Peter Wehner sets the tone.

… There are many things to say about the deeper meaning of this moment and what its passing will signify. Suffice it to say that it will be good, very good, for us to say farewell to the couple that brought you Carville, Begala, Blumenthal, and Ickes; the “war room,” the use of private investigators, and attacks on women like Dolly Kyle Browning, Paula Jones, Gennifer Flowers, and Kathleen Willey; impeachment for perjurious, false and misleading testimony to a grand jury; contempt of court findings; the promiscuous smearing of those whom they viewed as threat to their power; the charges of a “vast right-wing conspiracy” and assurances that “I did not have sexual relations with that woman”; and so much more.

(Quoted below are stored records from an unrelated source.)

`run.sh`:
```
#!/bin/bash
# the make line also repeats each setting of config.mk as NAME=value (left out here)
make -C /OpenROAD-flow-scripts/flow DESIGN_CONFIG=/design/flow/config.mk WORK_HOME=/design/flow/orfs CLKGATE_MAP_FILE= finish
```
`config.mk`:
```
export PLATFORM = sky130hd
export DESIGN_NAME = barnsley
export DESIGN_NICKNAME = barnsley
export VERILOG_FILES = /design/flow/design.v
export SDC_FILE = /design/flow/constraint.sdc
export NUM_CORES = 4
export LEC_CHECK = 0
export CAP_MARGIN = 5
export CELL_PAD_IN_SITES_GLOBAL_PLACEMENT = 1
export CORE_ASPECT_RATIO = 0.67
export CORE_MARGIN = 4
export CORE_UTILIZATION = 42
export GPL_ROUTABILITY_DRIVEN = 1
export MAX_ROUTING_LAYER = met5
export PLACE_DENSITY = 0.49
export SLEW_MARGIN = 20
```
`constraint.sdc`:
```
create_clock -name core_clock -period 22.6 [get_ports {clk}]
set_input_delay 4.5200 -clock core_clock [delete_from_list [all_inputs] [get_ports {clk}]]
set_output_delay 4.5200 -clock core_clock [all_outputs]
set_load 0.01 [all_outputs]
```
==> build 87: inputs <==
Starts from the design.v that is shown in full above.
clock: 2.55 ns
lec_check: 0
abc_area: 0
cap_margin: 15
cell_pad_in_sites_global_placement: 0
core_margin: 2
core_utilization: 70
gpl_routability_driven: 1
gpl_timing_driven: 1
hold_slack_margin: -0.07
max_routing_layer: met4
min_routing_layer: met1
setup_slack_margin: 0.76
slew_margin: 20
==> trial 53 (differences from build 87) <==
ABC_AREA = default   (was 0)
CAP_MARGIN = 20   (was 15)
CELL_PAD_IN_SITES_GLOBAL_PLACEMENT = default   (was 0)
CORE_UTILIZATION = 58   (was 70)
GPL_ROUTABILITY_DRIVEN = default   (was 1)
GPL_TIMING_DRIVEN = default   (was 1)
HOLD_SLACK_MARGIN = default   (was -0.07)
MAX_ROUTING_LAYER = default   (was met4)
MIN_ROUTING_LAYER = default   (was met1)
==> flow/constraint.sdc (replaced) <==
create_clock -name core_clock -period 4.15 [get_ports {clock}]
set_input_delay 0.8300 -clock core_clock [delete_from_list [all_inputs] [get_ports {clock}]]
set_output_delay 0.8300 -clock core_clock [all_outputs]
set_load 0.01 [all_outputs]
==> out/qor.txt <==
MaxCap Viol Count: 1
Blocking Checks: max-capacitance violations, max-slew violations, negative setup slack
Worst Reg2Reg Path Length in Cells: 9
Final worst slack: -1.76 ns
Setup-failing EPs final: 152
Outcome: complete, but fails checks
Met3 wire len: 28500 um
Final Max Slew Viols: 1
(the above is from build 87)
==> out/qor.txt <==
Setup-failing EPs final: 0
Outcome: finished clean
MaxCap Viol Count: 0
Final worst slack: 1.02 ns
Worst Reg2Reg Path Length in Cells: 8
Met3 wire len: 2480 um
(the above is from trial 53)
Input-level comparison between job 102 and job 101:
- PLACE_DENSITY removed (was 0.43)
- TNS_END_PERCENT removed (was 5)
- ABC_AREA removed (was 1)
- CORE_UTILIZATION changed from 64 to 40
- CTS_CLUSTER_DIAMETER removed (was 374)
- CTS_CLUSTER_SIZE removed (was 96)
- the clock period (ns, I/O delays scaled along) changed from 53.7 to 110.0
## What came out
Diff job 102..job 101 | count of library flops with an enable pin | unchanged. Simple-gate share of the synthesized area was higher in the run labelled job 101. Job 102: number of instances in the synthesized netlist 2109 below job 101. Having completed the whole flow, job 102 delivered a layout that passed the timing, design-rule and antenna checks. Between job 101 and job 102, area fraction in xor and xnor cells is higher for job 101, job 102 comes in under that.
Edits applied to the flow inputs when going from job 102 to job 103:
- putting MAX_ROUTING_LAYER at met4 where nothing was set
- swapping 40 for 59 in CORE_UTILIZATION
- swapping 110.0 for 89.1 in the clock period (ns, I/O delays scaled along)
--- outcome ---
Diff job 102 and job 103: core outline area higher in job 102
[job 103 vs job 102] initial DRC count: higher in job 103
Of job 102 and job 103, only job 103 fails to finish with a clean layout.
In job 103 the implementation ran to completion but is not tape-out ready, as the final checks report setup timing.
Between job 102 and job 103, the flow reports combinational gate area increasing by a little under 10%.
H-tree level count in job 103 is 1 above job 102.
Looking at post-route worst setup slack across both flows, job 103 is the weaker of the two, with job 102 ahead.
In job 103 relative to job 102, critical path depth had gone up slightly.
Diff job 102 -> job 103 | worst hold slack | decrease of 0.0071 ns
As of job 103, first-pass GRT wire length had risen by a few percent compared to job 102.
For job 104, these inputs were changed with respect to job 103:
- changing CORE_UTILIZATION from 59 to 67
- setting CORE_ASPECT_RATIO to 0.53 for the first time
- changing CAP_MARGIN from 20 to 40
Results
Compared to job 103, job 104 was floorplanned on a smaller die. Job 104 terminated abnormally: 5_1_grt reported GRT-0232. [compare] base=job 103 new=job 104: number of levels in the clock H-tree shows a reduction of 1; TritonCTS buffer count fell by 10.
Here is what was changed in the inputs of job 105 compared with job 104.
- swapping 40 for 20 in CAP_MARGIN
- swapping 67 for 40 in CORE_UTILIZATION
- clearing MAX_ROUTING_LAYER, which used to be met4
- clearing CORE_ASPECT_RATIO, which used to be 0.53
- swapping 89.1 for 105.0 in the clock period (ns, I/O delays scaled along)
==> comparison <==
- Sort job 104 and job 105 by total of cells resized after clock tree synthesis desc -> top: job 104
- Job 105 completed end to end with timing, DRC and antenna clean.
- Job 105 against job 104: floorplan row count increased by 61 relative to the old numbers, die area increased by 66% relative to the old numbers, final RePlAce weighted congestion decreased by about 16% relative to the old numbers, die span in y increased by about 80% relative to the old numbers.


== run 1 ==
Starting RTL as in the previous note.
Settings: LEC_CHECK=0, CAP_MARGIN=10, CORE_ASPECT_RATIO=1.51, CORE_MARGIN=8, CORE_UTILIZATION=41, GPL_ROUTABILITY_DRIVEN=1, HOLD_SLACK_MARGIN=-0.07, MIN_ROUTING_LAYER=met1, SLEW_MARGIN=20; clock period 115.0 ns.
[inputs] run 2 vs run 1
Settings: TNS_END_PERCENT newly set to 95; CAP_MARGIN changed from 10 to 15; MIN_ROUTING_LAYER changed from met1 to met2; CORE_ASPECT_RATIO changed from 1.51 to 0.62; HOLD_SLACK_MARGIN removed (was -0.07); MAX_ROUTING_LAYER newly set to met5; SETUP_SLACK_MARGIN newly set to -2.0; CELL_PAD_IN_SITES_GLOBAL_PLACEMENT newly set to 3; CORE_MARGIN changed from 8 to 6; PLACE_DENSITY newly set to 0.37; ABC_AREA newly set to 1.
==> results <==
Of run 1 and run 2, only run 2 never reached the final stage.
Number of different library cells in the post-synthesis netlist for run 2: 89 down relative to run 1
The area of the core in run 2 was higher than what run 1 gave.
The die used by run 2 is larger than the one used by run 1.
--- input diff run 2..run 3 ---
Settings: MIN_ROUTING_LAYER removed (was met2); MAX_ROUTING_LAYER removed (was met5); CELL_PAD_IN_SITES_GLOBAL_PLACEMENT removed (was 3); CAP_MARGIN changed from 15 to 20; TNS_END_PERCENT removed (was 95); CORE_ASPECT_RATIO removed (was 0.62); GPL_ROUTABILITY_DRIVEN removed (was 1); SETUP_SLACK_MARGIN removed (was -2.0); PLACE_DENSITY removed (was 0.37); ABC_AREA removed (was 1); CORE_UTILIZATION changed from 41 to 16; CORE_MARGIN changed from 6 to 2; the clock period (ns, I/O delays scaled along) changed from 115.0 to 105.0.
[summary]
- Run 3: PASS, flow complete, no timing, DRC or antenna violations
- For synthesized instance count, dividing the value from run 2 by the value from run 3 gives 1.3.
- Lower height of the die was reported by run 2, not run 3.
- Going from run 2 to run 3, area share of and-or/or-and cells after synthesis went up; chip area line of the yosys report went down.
==> flow/design.v <==
module averager
    #(parameter int
        power = 8,  
        N = 12)     
    (
        input logic clk,
        reset,
        EN,
        input logic [N-1:0] Din,    
        output logic [N-1:0] Q      
    );
    logic [N-1:0] REG_ARRAY [2**power:1];
    logic [power+N-1:0] sum;
    assign Q = sum[power+N-1:power];
    always_ff @(posedge clk) begin
        if (reset) begin
            sum <= 0;
            for (int j = 1; j <= 2**power; j++) begin
                REG_ARRAY[j] <= 0;
            end
        end
        else if (EN) begin
            sum <= sum + Din - REG_ARRAY[2**power];
            for (int j = 2**power; j > 1; j--) begin
                REG_ARRAY[j] <= REG_ARRAY[j-1];
            end
            REG_ARRAY[1] <= Din;
        end
    end
endmodule
module adc_processing #(
    parameter int SCALING_FACTOR = 310866,
    parameter int SHIFT_FACTOR   = 19,
    parameter int NEGATIVE_FACTOR = 12
) (
    input  logic        clk,
    input  logic        reset,
    input  logic        ready,
    input  logic [15:0] data,
    output logic [15:0] ave_data,
    output logic [15:0] scaled_adc_data
);
    localparam int SCALING_FACTOR_WIDTH = $clog2(SCALING_FACTOR) + 1;
    localparam int INTERMEDIATE_WIDTH = 16 + SCALING_FACTOR_WIDTH;
    logic [INTERMEDIATE_WIDTH-1:0] scaled_adc_data_temp; 
    logic [15:0] scaled_adc_data_pipe;
    averager #(
        .power(8),  
        .N(16)      
    ) AVERAGER (
        .reset(reset),
        .clk(clk),
        .EN(ready),
        .Din(data),
        .Q(ave_data)
    );
    always_ff @(posedge clk) begin
        if (reset) begin
            scaled_adc_data <= 0;
            scaled_adc_data_temp <= 0;
            scaled_adc_data_pipe <= 0;
        end
        else if (ready) begin
            scaled_adc_data_temp <= ave_data * SCALING_FACTOR;             
            scaled_adc_data_pipe <= scaled_adc_data_temp >> SHIFT_FACTOR;  
            scaled_adc_data      <= scaled_adc_data_pipe - 12;             
        end                                                
    end                                                    
endmodule
Settings: LEC_CHECK=0, ABC_AREA=0, CAP_MARGIN=20, CORE_ASPECT_RATIO=1.17, CORE_MARGIN=2, CORE_UTILIZATION=72, CTS_CLUSTER_SIZE=41, GPL_ROUTABILITY_DRIVEN=0, PLACE_DENSITY_LB_ADDON=0.0, SETUP_SLACK_MARGIN=1.12, SLEW_MARGIN=25; clock period 3.84 ns.
run.sh (not shown) runs the stock make flow with config.mk's settings and CLKGATE_MAP_FILE=.
The starting point reached the layout checks and failed them: setup timing.
Edit:
- ABC_AREA: 0 -> unset
- CORE_ASPECT_RATIO: 1.17 -> unset
- CTS_CLUSTER_SIZE: 41 -> unset
- GPL_ROUTABILITY_DRIVEN: 0 -> unset
- SETUP_SLACK_MARGIN: 1.12 -> 1.3
- SLEW_MARGIN: 25 -> 20
- clock period: 3.84 -> 4.43 ns (I/O delays scaled with it)
After rerunning:
- The changed run finished with setup timing left
- design area is lower by 0.88%
- die area hardly moves
- global-route usage climbs by 0.24 points
- cell count is about the same
- power came out lower by 14%

Setup of job 505:
Starts from the design.v that is shown in full above.
make LEC_CHECK=0 ABC_AREA=0 CAP_MARGIN=20 CELL_PAD_IN_SITES_DETAIL_PLACEMENT=1 CORE_MARGIN=5 CORE_UTILIZATION=40 CTS_CLUSTER_DIAMETER=179 GPL_TIMING_DRIVEN=1 MIN_ROUTING_LAYER=met2 SLEW_MARGIN=20 TNS_END_PERCENT=30 finish   # period 5.93 ns
In summary, job 505 completed successfully, with a layout that passed the timing, design-rule and antenna checks.
Edits applied to the flow inputs when going from job 505 to job 9872:
- a change of CORE_UTILIZATION from 40 to 50
- a deleted ABC_AREA that had been 0
- a deleted CTS_CLUSTER_DIAMETER that had been 179
- a deleted CELL_PAD_IN_SITES_DETAIL_PLACEMENT that had been 1
- a change of CORE_MARGIN from 5 to 2
- a deleted MIN_ROUTING_LAYER that had been met2
- a deleted TNS_END_PERCENT that had been 30
- an added PLACE_DENSITY of 0.6
- a deleted GPL_TIMING_DRIVEN that had been 1
- a change of the clock period (ns, I/O delays scaled along) from 5.93 to 6.29
==> comparison <==
- The adder and majority gate portion of the synthesized area on job 505 is in line with that on job 9872.
- Going from job 505 to job 9872, count of clock-buffer cells in the layout shrinks by 38.
- Comparing job 9872 and job 505, total power density per cell area is higher on job 505.
- The final layout from job 9872, which completed every stage, passed the timing, design-rule and antenna checks at the end of the flow.
- Compared with job 505, in job 9872 fmax lower; utilization after layout higher; placer's final routability congestion estimate lower; die span in y lower.
#### Input delta (job 8080 over job 9872)
- changing CORE_UTILIZATION from 50 to 37
## What came out
Power after layout ended up 2.2% lower on job 8080 than on job 9872. On final worst-path setup slack, job 9872 beats job 8080. Job 8080 improves on job 9872 in worst hold slack. The clock edge transition at the registers on the reported setup and hold paths on job 8080 is in line with that on job 9872. Job 8080 against job 9872: count of placed standard cells in the final layout, fillers left out now sits higher, combinational power shows a reduction of about 8%. The lower non-clock buffer area fraction after layout came out of job 8080.

RTL: the design.v shown in full above, as it stands there.
Settings: LEC_CHECK=0, ABC_AREA=1, CAP_MARGIN=20, CORE_MARGIN=2, CORE_UTILIZATION=40, GPL_TIMING_DRIVEN=0, SLEW_MARGIN=20; clock period 10.0 ns.
Then changed:
Settings changed: CORE_UTILIZATION 40 to 72, CTS_CLUSTER_SIZE set to 15, GPL_TIMING_DRIVEN 0 to not set, PLACE_DENSITY_LB_ADDON set to 0.04, SETUP_SLACK_MARGIN set to 1.1.
Clock period 10.0 ns to 3.85 ns, I/O delays scaled along.
Effect:
- The changed run reached the layout checks and failed them: negative setup slack
- design area came out lower by 3.3%
- worst setup slack loses 5.2 ns
- hold slack loses 0.047 ns
- power came out higher to 2.7 times its value
- routed wire length came out lower by 14%
- clock-buffer cell count came out lower by 70
- non-clock buffer count came out lower by 1007
- global-route usage came out higher by 9.0 points

// adc_processing: RTL as listed in full above, without the edits since
clock: 4.8 ns
lec_check: 0
abc_area: 1
cap_margin: 20
core_margin: 2
core_utilization: 72
cts_cluster_size: 14
place_density_lb_addon: 0.03
setup_slack_margin: 1.2
slew_margin: 20
The first run produced a layout that fails on negative setup slack.
Rerun with:
- PLACE_DENSITY_LB_ADDON: 0.03 -> 0.15
- SETUP_SLACK_MARGIN: 1.2 -> 1.3
- clock period: 4.8 -> 4.43 ns (I/O delays scaled with it)
=> The new run completed, yet does not pass: negative setup slack. Count of clock-buffer cells in the layout went up by 14. Utilization increases by 0.27 points. Design area rose by 0.34%. Clock skew goes down by 23 ps. Register-to-register slack loses 430 ps. Worst setup slack gets worse by 430 ps. Combinational power rose by 12%. Worst hold slack gains 18 ps. Critical path depth stays the same. Area after synthesis is unchanged. Clock power came out higher by 8.0%.
Power figures rest on the tool's default switching activity, not on a simulated workload.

On the eve of the New Hampshire vote and all it will mean, it’s worth recalling the words of the late, great Michael Kelly:

The lie at the heart of the vast and varied lie that is Bill Clinton’s defense is that lying is a victimless crime – and something that properly exists as a moral concern only between the liar and his maker and a few people immediately affected. But this is not so. Lying corrupts, and an absolute liar corrupts absolutely, and the corruption spread by the lies of the absolutely mendacious Clinton is becoming frightening to behold.

After she loses, Hillary Clinton will remain in the Senate, of course, and Bill Clinton will continue to make millions through his public speeches. They will not completely disappear from the national scene. But their days as a Democratic dynasty, and their center-stage role in American politics, are about to end.

 

John Fund is next.

 

Then Noemie Emery. She reviews Sally Bedell Smith’s recent book on the Clintons.

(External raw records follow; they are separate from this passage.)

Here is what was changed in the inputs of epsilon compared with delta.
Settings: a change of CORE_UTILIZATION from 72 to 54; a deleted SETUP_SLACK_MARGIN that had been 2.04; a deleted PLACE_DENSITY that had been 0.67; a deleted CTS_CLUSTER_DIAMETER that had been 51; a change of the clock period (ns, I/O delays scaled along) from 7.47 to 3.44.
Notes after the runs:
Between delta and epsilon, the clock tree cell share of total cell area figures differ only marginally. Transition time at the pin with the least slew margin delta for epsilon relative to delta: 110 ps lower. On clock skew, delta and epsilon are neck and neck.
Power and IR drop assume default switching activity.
## lagoon
==> flow/design.v (excerpt) <==
module processor
(
	output reg w_en,
	output reg done,
	output reg [7:0] addr,
	output reg [31:0] data_out,
	input clk,
	input rst_n,
	input start,
	input [31:0] data_in
);
Size in the first run: about 1700 cells after synthesis, roughly 77 I/O pins, roughly 13000 µm² of cells after synthesis.
Settings: LEC_CHECK=0, ABC_AREA=1, CAP_MARGIN=20, CORE_MARGIN=2, CORE_UTILIZATION=72, CTS_CLUSTER_DIAMETER=28, MAX_ROUTING_LAYER=met4, PLACE_DENSITY_LB_ADDON=0.2, SETUP_SLACK_MARGIN=1.18, SLEW_MARGIN=20; clock period 4.88 ns.
run.sh (not shown) runs the stock make flow with config.mk's settings and CLKGATE_MAP_FILE=.
For onyx, these inputs were changed with respect to lagoon:
Settings: a deleted PLACE_DENSITY_LB_ADDON that had been 0.2; a deleted MAX_ROUTING_LAYER that had been met4; a deleted CTS_CLUSTER_DIAMETER that had been 28; a deleted SETUP_SLACK_MARGIN that had been 1.18; a change of CORE_UTILIZATION from 72 to 68; a change of the clock period (ns, I/O delays scaled along) from 4.88 to 8.63.
Findings:
Global routing usage on met1 (onyx over lagoon): decrease, 4.4 points
onyx against lagoon: delay of the slowest cell on the worst path went up by 390 ps.
The sequential fraction of the synthesis area of lagoon and that of onyx are within noise of each other.
Critical path depth in cells ends up lower on onyx.
onyx against lagoon: count of clock-buffer cells in the layout decreased 1; non-clock buffer total of the final layout decreased about 40%.

* * *

## red
Starting RTL as in the previous note.
Design processor, start of the top module:
module processor
(
	output reg w_en,
	output reg done,
	output reg [7:0] addr,
	output reg [31:0] data_out,
	input clk,
	input rst_n,
	input start,
	input [31:0] data_in
);
	parameter RESET = 3'd0;
	parameter READ_DATA = 3'd1;
	parameter READ_INSTRUCTON = 3'd2;
	parameter DELAY = 3'd3;
	parameter EXECUTE = 3'd4;
	parameter ADD = 3'd0;
	parameter SUB = 3'd1;
	parameter MUL = 3'd2;
	parameter TR = 3'd3;
	parameter DET = 3'd4;
	reg [2:0] cs,ns;
	reg [1:0] read_data_counter;
	reg [3:0] a11,a12,a21,a22,b11,b12,b21,b22;
	always@(posedge clk or negedge rst_n)begin
		if(~rst_n) cs <= RESET;
		else cs <= ns;
	end
	always@(*)begin
		case(cs)
			RESET : ns = (start & rst_n) ? READ_DATA : RESET;
			READ_DATA : ns = (read_data_counter == 2) ? READ_INSTRUCTON : READ_DATA;
			READ_INSTRUCTON : ns = DELAY;
			DELAY : ns = EXECUTE;
			EXECUTE : ns = RESET;
			default : ns = RESET;
		endcase
	end
	always@(posedge clk or negedge rst_n)begin
		if(~rst_n)begin
			done <= 0;
			w_en <= 0;
			addr <= 8'd255;
			data_out <= 0;
			read_data_counter <= 0;
			a11 <= 0;
			a12 <= 0;
			a21 <= 0; 
			a22 <= 0;
			b11 <= 0;
			b12 <= 0;
			b21 <= 0;
			b22 <= 0;	
		end
		else begin
			case(ns)
				RESET : begin
					done <= 0;
					w_en <= 0;
					addr <= 8'd255;
					data_out <= 0;
					read_data_counter <= 0;
					a11 <= 0;
					a12 <= 0;
					a21 <= 0; 
					a22 <= 0;
					b11 <= 0;
					b12 <= 0;
  ...
Settings: LEC_CHECK=0, ABC_AREA=1, CAP_MARGIN=20, CORE_MARGIN=3, CORE_UTILIZATION=50, CTS_CLUSTER_DIAMETER=279, CTS_CLUSTER_SIZE=100, HOLD_SLACK_MARGIN=-0.06, PLACE_DENSITY=0.37, SETUP_SLACK_MARGIN=2.04, SLEW_MARGIN=20; clock period 7.0 ns.
red did not stop at any stage, and its layout met the timing, DRC and antenna checks.
===== design/flow/design.v =====
module buck_v1_0 #(
  parameter model_data_width = 25,
  parameter model_decimal_width = 16
)(
  input aclk, 
  input resetn, 
  input clock_enable,
  input pwm, 
  input signed [model_data_width-1:0] input_voltage,
  input signed [model_data_width-1:0] period_inductor,
  input signed [model_data_width-1:0] period_capacitor,
  input signed [model_data_width-1:0] inverse_resistor,
  output reg signed [model_data_width-1:0] inductor_current,
  output signed [model_data_width-1:0] capacitor_current,
  output signed [model_data_width-1:0] output_current,
  output reg signed [model_data_width-1:0] output_voltage  
);
  wire signed [model_data_width-1:0] voltage_diff;  
  wire signed [(model_data_width*2)-1:0] voltage_diff_intl_2width;  
  wire signed [model_data_width-1:0] voltage_diff_intl;  
  wire signed [(model_data_width*2)-1:0] capacitor_current_intc_2width;  
  wire signed [model_data_width-1:0] capacitor_current_intc;  
  wire signed [(model_data_width*2)-1:0] output_current_2width;  
  assign voltage_diff = pwm? input_voltage - output_voltage: -output_voltage;
  assign voltage_diff_intl_2width = voltage_diff * period_inductor;
  assign voltage_diff_intl = voltage_diff_intl_2width >>> model_decimal_width;
  always @(posedge aclk)
    if (!resetn)
      inductor_current <= 0;
    else 
      if (clock_enable)
        inductor_current <= inductor_current + voltage_diff_intl;
  assign capacitor_current = inductor_current - output_current;
  assign capacitor_current_intc_2width = capacitor_current * period_capacitor;
  assign capacitor_current_intc = capacitor_current_intc_2width >>> model_decimal_width;
  always @(posedge aclk)
    if (!resetn)
      output_voltage <= 0;
    else 
      if (clock_enable)
        output_voltage <= output_voltage + capacitor_current_intc;
  assign output_current_2width = output_voltage * inverse_resistor;
  assign output_current = output_current_2width >>> model_decimal_width;
endmodule

===== design/flow/run.sh =====
#!/bin/bash
# the make line also repeats each setting of config.mk as NAME=value (left out here)
make -C /OpenROAD-flow-scripts/flow DESIGN_CONFIG=/design/flow/config.mk WORK_HOME=/design/flow/orfs CLKGATE_MAP_FILE= finish

===== design/flow/config.mk =====
export PLATFORM = sky130hd
export DESIGN_NAME = buck_v1_0
export DESIGN_NICKNAME = buck_v1_0
export VERILOG_FILES = /design/flow/design.v
export SDC_FILE = /design/flow/constraint.sdc
export NUM_CORES = 4
export LEC_CHECK = 0
export CAP_MARGIN = 20
export CORE_ASPECT_RATIO = 1.77
export CORE_MARGIN = 2
export CORE_UTILIZATION = 40
export CTS_CLUSTER_SIZE = 11
export SLEW_MARGIN = 15

===== design/flow/constraint.sdc =====
create_clock -name core_clock -period 28.0 [get_ports {aclk}]
set_input_delay 5.6000 -clock core_clock [delete_from_list [all_inputs] [get_ports {aclk}]]
set_output_delay 5.6000 -clock core_clock [all_outputs]
set_load 0.01 [all_outputs]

Between January 20, 1993, and January 20, 2001, the Clinton White House was home to three boomers of boundless ambition, high expectations, and vast self-regard, all three of whom thought that they ought to be president. Of these, only one–Bill Clinton–really was president. But the other two–his wife Hillary and his vice president, Albert Gore Jr.–firmly believed that they should be and viewed Bill’s terms in office as the jumping-off place to their own.

Unfortunately, only one–Bill, again–was a born, or even a good, politician, making the two others dependent upon him, first to lift them to within striking distance of power, and then to help them campaign. But Bill, too, had his problems, and so needed them: to keep him focused and disciplined, to impose some sense of order, to reassure voters disturbed by his fast-and-loose manners, and at least in the case of Hillary Clinton, to help him suppress and/or cope with his bimbo eruptions, if and when worst came to worst.

Sensing his needs, Bill picked his running mates carefully, but the resulting arrangements were not without stress. Bill needed both Gore and Hillary, but often resented attempts to restrain him. Gore and Hillary needed Bill, and resented each other. Hillary was in a state of continuous rage over Bill’s chronic adulteries. And Gore, a senator’s son who had been pointed from birth at the White House, and was seen by his friends and possibly by himself as being “more presidential” than Clinton, was in a state of anxiety about his own run.

How this played out is laid out in hair-raising detail in Sally Bedell Smith’s account of an administration and marriage like none other in history, and one that bred the highest level of dysfunctional angst ever seen in the White House–except for those moments when Richard Nixon dined alone. …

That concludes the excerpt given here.